Quant à la durée de mise en oeuvre du projet, elle est forcément très variable, en fonction du nombre de pays concernés, de la taille du groupe et de son organisation. Le chantier peut prendre de 6 à 12 mois avant d'être pleinement opérationnel. "Un tel projet est clairement un investissement en ressources - financières, humaines... - , qui nécessite de conduire le changement, avertit Pauline Durot. Mais le ROI est rapide : entre 18 et 24 mois."
Le coût de la paie : en moyenne 200 € par salarié et par an en Europe
Sur la base d'une estimation moyenne des coûts RH annuels de 1 500 € par ETP, la paie et la gestion s'élèveraient à 450 €, selon le livre blanc L'externalisation de la paie en Europe publié par ADP. La paie elle-même représenterait un peu moins de la moitié de cette charge, soit environ 200 € par ETP (sans compter les coûts cachés comme l'informatique).

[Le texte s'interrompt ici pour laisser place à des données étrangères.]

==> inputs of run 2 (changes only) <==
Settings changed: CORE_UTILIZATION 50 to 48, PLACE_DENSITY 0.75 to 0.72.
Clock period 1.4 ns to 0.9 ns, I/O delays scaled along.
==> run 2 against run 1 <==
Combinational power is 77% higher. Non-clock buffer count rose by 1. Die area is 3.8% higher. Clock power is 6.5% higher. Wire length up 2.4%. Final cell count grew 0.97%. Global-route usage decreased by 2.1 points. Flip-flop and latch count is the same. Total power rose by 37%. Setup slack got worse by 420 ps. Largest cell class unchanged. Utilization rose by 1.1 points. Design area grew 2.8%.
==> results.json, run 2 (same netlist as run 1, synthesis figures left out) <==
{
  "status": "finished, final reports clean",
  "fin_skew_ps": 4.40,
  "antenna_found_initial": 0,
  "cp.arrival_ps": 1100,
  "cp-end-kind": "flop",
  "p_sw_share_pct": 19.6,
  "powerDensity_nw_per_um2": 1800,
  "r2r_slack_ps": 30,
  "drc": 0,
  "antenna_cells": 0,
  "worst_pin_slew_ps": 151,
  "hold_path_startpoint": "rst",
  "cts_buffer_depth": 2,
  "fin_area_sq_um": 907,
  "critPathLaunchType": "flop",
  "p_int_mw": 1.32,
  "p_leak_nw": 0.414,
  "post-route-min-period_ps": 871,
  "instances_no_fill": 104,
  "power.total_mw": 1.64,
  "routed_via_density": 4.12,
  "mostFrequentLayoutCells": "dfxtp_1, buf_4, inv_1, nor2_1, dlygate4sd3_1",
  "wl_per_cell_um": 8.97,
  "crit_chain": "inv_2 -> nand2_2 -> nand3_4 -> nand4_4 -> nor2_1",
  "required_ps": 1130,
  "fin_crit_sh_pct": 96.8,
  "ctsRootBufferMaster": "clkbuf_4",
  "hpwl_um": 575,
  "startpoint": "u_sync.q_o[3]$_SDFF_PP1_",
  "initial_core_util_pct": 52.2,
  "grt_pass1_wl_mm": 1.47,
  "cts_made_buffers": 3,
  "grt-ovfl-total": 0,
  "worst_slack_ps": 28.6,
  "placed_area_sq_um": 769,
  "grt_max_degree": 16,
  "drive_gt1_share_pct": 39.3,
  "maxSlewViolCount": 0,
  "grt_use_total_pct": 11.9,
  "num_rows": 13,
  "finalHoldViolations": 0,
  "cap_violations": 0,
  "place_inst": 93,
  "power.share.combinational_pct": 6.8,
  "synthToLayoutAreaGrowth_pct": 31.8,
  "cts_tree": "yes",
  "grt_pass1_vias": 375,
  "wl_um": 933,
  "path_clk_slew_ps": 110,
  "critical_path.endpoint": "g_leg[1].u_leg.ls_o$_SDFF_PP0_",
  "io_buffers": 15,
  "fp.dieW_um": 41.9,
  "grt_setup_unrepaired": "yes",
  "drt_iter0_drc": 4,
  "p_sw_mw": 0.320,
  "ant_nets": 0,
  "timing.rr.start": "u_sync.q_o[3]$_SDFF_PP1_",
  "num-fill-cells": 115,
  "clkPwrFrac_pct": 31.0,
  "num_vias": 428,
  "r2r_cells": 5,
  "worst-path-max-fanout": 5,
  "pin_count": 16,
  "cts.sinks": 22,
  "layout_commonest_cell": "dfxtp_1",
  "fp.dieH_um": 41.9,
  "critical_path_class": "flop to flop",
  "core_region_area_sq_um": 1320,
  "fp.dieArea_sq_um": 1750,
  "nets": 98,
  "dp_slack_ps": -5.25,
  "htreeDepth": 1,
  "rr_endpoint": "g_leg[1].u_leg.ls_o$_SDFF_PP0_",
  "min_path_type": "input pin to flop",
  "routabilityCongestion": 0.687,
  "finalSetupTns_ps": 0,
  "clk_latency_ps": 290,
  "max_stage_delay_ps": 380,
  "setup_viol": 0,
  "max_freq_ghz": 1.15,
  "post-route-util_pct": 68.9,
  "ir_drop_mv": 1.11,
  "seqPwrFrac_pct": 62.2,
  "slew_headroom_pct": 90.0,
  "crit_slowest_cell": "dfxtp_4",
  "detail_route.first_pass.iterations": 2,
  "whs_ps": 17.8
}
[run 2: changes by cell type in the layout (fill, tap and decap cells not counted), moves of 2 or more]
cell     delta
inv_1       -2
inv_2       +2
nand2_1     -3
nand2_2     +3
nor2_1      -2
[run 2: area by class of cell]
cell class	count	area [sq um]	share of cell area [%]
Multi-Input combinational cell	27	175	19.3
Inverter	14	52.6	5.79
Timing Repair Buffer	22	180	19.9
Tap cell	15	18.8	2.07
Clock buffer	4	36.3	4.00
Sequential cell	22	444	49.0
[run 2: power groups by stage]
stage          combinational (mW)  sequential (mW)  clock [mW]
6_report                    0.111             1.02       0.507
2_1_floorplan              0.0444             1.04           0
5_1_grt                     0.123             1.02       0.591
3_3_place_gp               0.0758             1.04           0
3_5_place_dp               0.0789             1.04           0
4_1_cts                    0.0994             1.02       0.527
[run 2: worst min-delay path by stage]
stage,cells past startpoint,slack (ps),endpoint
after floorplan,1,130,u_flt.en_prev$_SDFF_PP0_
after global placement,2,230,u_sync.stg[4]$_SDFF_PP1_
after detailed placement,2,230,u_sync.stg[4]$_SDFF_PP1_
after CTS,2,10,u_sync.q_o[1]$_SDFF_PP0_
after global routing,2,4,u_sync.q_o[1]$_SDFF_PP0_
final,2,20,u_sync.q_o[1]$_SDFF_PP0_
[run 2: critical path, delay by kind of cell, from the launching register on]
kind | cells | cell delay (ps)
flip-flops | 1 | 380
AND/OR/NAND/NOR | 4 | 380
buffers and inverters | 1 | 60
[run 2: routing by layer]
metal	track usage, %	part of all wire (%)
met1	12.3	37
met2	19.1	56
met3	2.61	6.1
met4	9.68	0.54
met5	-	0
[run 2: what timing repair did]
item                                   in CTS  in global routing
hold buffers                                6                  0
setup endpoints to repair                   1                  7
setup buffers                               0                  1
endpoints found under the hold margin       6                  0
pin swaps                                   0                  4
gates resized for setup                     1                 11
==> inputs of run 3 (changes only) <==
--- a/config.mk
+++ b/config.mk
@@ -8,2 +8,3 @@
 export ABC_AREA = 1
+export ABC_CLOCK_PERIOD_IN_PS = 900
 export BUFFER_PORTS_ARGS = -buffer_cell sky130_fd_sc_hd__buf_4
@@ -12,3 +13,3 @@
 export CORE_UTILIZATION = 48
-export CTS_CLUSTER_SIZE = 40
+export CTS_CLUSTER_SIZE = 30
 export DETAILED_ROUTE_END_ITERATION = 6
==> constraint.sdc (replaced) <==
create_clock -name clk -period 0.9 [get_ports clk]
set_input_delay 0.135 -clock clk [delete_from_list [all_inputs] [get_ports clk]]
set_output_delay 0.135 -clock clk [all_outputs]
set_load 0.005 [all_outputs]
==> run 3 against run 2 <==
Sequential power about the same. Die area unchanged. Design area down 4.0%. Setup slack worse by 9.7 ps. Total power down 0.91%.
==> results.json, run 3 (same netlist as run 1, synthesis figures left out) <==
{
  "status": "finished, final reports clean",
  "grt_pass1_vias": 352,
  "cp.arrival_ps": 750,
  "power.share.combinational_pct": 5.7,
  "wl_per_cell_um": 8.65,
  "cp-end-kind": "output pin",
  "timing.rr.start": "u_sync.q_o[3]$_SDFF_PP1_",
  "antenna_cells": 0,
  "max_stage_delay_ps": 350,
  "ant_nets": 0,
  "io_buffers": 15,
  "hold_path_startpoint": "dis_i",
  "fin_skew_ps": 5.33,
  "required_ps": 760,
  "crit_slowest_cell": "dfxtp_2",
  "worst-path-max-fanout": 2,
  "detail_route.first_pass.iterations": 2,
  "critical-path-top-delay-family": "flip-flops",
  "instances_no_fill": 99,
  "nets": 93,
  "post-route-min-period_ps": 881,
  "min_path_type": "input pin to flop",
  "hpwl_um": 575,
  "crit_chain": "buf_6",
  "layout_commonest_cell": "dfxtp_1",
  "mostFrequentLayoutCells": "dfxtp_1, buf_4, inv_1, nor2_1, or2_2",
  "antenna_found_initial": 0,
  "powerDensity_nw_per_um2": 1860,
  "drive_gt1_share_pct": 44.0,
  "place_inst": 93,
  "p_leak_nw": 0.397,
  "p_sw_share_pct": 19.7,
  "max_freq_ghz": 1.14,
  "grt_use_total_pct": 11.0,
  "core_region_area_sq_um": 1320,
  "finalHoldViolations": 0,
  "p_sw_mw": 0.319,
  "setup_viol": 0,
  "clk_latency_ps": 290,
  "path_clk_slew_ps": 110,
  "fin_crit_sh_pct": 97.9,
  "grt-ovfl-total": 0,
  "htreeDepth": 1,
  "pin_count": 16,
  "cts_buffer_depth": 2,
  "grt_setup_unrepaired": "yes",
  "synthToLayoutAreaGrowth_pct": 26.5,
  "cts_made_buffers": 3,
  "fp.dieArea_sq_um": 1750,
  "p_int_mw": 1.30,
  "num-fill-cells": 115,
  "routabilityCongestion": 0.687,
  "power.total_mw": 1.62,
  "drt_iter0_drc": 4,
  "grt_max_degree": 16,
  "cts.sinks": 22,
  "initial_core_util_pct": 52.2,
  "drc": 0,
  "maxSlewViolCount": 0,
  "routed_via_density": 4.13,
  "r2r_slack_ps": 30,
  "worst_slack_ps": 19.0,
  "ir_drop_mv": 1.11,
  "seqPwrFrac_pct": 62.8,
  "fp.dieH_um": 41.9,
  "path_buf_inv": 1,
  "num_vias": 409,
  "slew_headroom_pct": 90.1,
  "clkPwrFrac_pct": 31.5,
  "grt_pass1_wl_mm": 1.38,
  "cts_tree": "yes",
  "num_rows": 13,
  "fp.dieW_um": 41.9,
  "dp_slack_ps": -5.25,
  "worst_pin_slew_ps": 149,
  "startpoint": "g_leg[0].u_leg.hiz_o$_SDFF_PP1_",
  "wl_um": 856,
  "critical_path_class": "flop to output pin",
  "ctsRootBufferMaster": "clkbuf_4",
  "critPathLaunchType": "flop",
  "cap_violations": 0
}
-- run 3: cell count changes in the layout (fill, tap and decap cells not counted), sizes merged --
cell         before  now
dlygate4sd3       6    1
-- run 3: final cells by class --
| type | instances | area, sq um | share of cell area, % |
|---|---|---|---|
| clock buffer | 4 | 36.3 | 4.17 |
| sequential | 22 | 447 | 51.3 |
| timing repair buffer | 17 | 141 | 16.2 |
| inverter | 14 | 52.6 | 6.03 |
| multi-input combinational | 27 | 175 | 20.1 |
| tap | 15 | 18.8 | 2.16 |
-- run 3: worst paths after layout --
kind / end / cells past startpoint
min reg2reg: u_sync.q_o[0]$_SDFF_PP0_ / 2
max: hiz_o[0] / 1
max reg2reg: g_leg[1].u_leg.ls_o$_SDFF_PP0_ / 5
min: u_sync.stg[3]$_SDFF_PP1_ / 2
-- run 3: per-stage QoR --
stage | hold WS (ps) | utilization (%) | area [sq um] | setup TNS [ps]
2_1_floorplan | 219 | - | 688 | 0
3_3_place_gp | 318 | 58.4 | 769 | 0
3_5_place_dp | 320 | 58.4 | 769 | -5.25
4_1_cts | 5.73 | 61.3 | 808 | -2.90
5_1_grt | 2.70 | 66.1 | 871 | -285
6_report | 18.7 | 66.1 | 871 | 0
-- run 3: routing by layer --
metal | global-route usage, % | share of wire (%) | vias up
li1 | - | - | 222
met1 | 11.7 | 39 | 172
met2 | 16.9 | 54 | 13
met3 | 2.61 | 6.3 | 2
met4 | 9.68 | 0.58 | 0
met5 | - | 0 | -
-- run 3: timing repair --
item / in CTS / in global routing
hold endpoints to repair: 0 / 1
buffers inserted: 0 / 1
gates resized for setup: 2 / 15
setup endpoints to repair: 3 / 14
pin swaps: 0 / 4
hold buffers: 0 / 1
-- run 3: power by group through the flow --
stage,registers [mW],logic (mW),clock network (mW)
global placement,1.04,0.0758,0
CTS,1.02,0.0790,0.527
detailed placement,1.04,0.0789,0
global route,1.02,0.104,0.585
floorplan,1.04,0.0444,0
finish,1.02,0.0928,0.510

Mais son coût peut varier dans des proportions significatives en fonction de la complexité de la législation, du secteur d'activité, de la taille de l'entreprise et de son organisation. Le coût de la paie peut ainsi passer de 100 € à quatre fois plus lorsque la législation est complexe. De tels écarts modifient également le poids relatif de la paie dans l'ensemble des coûts de la fonction RH. À titre d'exemple, en Italie, la paie peut représenter plus de 35 % des coûts RH d'une entreprise contre seulement 10 % au Royaume-Uni.